WORK TO BE COMPLETED. Using the records below, write out again exactly the lines that begin at the line containing "cell,delay (ns)" and end at the line containing "stage / sequential, mW", and no other lines.

Collected data entries

┌──

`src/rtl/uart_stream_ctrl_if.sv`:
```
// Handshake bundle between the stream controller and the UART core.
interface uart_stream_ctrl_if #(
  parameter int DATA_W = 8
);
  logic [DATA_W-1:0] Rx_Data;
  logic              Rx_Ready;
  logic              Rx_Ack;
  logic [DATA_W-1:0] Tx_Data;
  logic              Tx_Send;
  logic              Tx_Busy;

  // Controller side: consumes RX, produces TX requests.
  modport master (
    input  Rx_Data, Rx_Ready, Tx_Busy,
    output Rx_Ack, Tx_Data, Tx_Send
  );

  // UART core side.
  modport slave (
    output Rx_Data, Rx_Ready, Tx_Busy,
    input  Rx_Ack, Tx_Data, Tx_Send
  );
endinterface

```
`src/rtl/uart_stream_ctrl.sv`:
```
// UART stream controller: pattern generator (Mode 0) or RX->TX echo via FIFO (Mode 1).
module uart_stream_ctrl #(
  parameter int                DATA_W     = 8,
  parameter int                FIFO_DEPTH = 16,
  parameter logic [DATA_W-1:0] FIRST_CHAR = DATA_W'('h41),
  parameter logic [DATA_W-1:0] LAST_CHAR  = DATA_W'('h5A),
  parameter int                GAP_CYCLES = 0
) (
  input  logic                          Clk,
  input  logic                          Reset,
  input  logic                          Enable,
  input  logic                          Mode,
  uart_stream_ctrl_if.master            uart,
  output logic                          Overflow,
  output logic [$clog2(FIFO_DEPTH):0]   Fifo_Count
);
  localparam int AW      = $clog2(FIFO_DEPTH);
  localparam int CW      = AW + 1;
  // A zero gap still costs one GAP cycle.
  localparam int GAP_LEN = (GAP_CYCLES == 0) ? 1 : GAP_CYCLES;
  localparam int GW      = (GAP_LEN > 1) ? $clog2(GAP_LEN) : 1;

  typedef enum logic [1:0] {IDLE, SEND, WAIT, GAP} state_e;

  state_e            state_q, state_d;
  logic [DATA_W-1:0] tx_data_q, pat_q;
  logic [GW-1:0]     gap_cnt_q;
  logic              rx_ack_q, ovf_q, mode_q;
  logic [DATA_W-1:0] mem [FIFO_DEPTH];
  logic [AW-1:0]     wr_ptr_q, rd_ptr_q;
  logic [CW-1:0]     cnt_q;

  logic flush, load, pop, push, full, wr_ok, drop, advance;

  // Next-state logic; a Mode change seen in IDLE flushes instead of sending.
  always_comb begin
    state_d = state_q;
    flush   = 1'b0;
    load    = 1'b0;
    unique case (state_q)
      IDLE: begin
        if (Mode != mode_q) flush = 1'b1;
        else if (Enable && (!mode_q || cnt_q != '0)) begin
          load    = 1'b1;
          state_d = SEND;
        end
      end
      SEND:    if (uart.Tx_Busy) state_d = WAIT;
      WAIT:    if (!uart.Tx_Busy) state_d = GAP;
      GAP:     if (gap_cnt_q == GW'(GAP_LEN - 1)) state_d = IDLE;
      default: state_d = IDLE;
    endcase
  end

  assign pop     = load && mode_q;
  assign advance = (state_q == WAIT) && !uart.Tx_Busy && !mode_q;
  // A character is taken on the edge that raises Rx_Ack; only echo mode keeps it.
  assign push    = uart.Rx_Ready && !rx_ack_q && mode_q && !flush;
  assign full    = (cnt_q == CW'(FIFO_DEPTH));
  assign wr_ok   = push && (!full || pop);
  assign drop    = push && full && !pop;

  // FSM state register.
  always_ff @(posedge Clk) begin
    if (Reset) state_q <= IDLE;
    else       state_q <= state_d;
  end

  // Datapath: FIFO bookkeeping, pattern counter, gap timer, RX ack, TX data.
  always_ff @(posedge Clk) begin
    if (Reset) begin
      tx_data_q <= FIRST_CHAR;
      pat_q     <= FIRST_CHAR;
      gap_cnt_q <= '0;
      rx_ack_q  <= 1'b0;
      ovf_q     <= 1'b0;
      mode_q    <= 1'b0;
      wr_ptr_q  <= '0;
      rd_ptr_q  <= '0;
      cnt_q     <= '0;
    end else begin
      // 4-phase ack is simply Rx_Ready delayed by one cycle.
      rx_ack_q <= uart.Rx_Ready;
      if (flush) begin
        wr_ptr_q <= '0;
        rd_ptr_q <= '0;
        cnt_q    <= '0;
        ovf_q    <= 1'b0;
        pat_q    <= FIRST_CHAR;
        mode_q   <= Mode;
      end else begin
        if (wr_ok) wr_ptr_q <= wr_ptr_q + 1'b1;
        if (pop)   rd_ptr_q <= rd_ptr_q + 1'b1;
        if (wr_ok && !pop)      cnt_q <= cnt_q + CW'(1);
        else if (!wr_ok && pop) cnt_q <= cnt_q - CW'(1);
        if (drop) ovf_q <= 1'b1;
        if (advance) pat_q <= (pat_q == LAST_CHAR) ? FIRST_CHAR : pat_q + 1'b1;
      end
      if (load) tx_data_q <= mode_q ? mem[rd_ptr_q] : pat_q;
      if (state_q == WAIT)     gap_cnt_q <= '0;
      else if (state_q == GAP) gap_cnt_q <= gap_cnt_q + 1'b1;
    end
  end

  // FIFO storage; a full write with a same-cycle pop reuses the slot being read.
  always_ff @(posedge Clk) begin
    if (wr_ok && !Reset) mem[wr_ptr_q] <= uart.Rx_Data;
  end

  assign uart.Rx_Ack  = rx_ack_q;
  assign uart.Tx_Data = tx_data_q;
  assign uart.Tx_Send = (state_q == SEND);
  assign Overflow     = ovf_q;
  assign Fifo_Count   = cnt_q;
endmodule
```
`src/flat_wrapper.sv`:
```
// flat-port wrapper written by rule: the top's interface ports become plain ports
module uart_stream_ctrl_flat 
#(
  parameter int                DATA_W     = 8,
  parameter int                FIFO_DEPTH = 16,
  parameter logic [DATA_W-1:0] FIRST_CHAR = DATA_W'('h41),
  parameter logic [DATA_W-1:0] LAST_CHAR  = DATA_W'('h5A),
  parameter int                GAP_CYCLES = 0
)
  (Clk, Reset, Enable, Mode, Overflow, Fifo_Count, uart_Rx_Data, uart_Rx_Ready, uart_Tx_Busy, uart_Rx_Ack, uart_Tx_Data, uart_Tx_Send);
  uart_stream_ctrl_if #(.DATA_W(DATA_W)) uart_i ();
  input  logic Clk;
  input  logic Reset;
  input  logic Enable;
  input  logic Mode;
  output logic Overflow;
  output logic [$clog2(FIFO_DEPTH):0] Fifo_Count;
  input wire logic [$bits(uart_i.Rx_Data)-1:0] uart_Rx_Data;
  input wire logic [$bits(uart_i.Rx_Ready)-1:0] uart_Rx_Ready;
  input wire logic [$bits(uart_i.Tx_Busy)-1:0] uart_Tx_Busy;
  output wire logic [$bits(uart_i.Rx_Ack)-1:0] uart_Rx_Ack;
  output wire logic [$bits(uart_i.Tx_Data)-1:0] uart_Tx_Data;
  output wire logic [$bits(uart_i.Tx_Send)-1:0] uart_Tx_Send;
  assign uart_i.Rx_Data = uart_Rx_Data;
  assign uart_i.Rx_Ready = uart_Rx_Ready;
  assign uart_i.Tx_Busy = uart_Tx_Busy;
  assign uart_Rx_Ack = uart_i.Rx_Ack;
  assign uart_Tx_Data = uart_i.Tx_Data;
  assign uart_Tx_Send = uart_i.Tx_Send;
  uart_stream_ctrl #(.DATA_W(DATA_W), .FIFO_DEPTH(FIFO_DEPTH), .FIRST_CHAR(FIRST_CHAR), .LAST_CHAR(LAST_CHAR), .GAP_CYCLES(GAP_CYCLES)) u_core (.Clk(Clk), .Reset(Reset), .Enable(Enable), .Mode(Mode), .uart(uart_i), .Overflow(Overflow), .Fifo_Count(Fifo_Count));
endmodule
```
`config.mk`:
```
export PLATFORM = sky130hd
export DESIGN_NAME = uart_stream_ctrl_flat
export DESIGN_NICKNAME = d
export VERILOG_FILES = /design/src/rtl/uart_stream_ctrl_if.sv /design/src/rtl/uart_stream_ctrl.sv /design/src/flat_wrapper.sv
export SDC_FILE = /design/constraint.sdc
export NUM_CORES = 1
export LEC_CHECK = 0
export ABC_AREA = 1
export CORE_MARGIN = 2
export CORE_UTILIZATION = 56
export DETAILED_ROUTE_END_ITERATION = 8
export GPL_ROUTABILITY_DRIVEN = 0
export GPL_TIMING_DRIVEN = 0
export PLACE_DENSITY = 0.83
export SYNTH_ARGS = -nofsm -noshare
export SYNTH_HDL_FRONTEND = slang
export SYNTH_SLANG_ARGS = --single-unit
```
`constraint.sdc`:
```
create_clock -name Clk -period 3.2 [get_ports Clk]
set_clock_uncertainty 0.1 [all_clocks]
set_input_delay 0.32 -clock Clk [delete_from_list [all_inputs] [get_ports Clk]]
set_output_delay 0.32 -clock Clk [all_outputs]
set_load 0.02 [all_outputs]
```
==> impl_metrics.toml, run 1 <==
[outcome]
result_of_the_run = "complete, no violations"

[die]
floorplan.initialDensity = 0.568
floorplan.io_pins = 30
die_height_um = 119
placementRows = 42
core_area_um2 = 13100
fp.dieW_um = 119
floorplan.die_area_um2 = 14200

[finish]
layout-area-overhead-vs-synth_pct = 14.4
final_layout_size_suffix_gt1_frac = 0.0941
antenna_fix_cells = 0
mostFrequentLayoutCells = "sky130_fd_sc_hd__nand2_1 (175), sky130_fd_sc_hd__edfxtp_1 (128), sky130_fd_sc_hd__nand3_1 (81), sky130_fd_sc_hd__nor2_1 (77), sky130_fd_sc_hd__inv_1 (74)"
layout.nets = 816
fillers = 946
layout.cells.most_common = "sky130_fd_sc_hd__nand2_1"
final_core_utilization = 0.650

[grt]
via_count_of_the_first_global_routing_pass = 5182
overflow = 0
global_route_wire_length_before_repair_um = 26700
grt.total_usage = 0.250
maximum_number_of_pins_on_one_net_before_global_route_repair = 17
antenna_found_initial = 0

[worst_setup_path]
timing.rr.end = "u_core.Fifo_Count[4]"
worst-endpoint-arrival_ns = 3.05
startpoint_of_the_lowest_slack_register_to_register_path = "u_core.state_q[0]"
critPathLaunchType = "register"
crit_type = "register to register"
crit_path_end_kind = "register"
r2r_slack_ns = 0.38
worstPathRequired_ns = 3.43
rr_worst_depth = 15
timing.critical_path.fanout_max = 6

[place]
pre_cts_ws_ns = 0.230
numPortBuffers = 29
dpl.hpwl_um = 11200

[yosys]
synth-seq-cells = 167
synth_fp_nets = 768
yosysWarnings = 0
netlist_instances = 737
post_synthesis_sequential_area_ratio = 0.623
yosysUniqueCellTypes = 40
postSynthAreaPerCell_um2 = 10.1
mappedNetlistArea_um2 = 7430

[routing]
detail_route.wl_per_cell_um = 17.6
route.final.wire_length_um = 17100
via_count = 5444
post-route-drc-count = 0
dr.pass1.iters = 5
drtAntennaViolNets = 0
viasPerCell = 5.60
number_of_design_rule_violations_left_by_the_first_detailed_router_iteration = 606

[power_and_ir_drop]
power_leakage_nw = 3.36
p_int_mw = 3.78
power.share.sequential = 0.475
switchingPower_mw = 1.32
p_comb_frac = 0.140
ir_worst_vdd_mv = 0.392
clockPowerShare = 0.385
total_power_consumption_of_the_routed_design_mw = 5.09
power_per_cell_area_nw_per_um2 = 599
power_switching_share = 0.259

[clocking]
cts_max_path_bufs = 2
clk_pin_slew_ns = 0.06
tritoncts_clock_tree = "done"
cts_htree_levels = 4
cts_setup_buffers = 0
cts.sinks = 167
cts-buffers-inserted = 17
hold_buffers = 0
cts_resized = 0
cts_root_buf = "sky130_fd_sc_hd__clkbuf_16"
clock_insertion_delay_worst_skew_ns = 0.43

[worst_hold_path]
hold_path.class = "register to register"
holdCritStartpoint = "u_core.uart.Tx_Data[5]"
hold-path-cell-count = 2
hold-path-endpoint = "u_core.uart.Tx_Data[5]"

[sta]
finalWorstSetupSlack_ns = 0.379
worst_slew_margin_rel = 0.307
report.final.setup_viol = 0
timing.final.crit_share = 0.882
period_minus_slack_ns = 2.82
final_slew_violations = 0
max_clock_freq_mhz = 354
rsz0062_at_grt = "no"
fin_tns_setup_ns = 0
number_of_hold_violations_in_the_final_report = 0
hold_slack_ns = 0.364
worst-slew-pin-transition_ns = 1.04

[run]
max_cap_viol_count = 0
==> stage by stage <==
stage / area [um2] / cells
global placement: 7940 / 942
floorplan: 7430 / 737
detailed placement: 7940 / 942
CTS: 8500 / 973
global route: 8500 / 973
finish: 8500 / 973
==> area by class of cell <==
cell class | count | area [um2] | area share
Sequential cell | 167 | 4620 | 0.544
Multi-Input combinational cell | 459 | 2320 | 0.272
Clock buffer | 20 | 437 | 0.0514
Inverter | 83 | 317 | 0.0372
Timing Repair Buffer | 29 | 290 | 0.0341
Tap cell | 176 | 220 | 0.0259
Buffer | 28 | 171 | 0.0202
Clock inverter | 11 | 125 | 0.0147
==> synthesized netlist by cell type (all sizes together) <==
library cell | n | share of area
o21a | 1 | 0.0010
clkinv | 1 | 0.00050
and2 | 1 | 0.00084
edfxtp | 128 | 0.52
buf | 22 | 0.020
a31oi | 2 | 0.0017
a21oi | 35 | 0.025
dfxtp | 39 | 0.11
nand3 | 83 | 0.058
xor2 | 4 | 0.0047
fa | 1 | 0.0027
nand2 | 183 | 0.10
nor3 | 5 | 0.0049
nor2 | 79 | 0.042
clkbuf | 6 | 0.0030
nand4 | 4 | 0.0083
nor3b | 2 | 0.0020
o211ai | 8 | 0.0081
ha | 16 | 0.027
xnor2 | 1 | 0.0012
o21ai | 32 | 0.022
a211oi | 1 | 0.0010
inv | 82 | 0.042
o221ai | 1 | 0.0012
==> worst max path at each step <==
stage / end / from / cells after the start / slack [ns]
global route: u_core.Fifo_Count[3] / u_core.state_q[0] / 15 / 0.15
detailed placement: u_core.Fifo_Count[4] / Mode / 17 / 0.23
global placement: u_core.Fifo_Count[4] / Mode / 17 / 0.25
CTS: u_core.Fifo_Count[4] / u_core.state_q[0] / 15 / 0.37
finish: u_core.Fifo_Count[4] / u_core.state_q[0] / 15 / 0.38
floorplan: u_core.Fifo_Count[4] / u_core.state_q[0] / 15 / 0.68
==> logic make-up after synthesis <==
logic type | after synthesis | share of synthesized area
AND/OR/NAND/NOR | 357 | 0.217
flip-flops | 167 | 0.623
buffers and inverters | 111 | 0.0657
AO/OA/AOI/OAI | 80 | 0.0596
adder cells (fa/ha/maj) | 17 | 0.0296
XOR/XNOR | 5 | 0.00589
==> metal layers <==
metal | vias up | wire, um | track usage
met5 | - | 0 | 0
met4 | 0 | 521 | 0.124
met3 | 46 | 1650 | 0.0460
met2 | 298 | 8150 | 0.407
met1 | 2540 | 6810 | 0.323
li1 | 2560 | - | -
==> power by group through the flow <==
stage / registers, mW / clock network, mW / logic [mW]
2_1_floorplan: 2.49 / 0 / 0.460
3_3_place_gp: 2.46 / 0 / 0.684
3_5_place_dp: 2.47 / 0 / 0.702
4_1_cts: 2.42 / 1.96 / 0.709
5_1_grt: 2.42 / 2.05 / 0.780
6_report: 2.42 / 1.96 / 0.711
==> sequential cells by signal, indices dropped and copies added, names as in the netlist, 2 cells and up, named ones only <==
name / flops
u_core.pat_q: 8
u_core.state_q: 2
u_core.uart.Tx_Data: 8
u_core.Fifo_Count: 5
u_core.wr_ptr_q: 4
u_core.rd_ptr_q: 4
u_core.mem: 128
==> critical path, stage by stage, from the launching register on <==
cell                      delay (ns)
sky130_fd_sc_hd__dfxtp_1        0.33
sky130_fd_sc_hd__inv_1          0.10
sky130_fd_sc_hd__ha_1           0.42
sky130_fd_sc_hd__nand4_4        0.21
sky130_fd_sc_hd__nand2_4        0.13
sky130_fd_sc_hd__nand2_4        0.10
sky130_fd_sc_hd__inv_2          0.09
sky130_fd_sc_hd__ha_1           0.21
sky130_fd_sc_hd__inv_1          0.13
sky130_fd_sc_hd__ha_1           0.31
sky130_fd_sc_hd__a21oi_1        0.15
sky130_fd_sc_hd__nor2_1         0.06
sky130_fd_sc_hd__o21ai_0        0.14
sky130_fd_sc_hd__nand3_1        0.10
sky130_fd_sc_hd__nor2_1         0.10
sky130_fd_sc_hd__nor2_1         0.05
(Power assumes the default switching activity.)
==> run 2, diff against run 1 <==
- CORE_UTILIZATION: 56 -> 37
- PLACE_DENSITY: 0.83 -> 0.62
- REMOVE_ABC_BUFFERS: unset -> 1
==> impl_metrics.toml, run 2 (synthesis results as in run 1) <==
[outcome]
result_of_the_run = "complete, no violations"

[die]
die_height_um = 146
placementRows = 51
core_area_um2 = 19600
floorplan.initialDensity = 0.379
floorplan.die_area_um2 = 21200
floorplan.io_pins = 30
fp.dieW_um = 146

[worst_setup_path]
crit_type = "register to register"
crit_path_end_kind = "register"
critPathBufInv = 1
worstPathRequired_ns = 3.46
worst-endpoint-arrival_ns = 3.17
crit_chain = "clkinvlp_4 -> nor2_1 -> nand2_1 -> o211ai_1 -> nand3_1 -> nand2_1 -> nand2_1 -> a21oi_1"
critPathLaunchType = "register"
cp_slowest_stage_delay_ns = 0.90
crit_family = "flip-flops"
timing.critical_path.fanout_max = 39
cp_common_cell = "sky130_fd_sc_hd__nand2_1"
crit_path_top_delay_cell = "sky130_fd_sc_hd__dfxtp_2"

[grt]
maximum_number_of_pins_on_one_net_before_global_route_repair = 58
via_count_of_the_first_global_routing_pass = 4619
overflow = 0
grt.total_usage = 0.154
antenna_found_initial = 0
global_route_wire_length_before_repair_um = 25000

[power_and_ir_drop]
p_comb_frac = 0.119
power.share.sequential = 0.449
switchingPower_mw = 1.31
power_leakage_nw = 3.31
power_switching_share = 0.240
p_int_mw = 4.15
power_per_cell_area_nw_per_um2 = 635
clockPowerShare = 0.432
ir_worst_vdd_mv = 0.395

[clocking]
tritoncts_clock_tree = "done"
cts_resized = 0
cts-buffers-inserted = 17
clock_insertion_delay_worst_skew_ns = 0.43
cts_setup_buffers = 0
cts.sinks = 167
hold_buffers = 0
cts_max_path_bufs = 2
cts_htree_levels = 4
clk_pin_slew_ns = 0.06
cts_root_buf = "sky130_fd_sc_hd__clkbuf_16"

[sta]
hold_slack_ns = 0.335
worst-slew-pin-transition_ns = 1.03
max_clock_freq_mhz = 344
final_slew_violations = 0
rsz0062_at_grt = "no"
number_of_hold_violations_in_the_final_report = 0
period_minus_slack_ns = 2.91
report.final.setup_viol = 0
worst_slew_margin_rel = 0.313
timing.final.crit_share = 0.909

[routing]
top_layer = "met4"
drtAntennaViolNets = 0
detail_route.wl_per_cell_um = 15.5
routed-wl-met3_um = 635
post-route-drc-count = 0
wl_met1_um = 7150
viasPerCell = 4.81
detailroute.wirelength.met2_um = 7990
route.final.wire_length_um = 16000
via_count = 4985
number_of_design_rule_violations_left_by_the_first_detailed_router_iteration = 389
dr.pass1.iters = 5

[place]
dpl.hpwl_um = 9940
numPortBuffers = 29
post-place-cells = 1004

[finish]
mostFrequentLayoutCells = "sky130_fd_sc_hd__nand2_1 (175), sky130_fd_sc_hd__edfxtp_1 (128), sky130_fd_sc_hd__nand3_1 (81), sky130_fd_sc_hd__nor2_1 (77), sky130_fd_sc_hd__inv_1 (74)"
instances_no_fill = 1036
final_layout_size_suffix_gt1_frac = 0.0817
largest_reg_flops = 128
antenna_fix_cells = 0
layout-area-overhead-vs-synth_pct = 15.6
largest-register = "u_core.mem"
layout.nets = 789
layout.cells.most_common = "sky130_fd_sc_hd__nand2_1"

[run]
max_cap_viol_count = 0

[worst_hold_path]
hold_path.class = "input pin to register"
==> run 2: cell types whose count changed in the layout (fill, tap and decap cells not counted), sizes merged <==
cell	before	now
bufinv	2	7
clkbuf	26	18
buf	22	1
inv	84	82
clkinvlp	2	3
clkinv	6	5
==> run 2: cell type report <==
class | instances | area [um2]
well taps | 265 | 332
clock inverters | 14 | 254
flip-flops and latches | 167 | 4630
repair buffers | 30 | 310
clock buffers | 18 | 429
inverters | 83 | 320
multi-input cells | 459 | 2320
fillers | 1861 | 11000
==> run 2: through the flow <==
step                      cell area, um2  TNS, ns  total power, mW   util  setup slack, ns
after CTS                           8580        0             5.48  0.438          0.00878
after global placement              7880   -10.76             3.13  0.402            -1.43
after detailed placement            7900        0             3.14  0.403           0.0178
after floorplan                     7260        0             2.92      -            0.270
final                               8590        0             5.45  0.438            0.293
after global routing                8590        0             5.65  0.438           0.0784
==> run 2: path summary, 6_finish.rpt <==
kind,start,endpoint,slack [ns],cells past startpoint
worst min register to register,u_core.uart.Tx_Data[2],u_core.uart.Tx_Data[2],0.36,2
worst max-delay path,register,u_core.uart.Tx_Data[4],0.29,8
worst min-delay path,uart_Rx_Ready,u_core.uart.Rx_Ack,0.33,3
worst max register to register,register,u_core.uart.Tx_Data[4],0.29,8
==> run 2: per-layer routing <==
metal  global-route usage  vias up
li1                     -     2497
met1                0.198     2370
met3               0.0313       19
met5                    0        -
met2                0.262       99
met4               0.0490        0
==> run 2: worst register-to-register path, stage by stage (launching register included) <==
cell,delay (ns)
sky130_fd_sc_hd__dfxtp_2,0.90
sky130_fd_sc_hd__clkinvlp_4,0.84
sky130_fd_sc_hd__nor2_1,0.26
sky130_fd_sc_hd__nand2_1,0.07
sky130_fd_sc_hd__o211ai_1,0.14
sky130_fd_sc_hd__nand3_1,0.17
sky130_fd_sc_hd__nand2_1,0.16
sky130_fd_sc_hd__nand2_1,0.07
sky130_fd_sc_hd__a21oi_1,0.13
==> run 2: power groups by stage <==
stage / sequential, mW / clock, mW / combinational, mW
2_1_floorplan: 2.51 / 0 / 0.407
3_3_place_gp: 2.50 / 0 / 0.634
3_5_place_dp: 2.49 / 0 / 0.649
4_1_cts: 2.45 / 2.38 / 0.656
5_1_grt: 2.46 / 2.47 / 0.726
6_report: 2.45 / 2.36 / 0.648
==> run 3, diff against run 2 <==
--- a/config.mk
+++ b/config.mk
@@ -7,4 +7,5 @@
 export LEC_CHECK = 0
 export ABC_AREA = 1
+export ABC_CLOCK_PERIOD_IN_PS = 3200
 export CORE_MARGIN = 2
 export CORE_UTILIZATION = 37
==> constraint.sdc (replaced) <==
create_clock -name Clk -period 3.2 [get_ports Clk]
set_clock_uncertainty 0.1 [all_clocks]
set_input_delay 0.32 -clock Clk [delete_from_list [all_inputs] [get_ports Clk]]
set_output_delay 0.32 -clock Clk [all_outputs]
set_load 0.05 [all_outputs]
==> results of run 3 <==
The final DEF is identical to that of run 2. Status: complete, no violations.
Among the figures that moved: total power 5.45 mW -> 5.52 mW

└──

SOLUTION TO THE PROBLEM.
cell,delay (ns)
sky130_fd_sc_hd__dfxtp_2,0.90
sky130_fd_sc_hd__clkinvlp_4,0.84
sky130_fd_sc_hd__nor2_1,0.26
sky130_fd_sc_hd__nand2_1,0.07
sky130_fd_sc_hd__o211ai_1,0.14
sky130_fd_sc_hd__nand3_1,0.17
sky130_fd_sc_hd__nand2_1,0.16
sky130_fd_sc_hd__nand2_1,0.07
sky130_fd_sc_hd__a21oi_1,0.13
==> run 2: power groups by stage <==
stage / sequential, mW / clock, mW / combinational, mW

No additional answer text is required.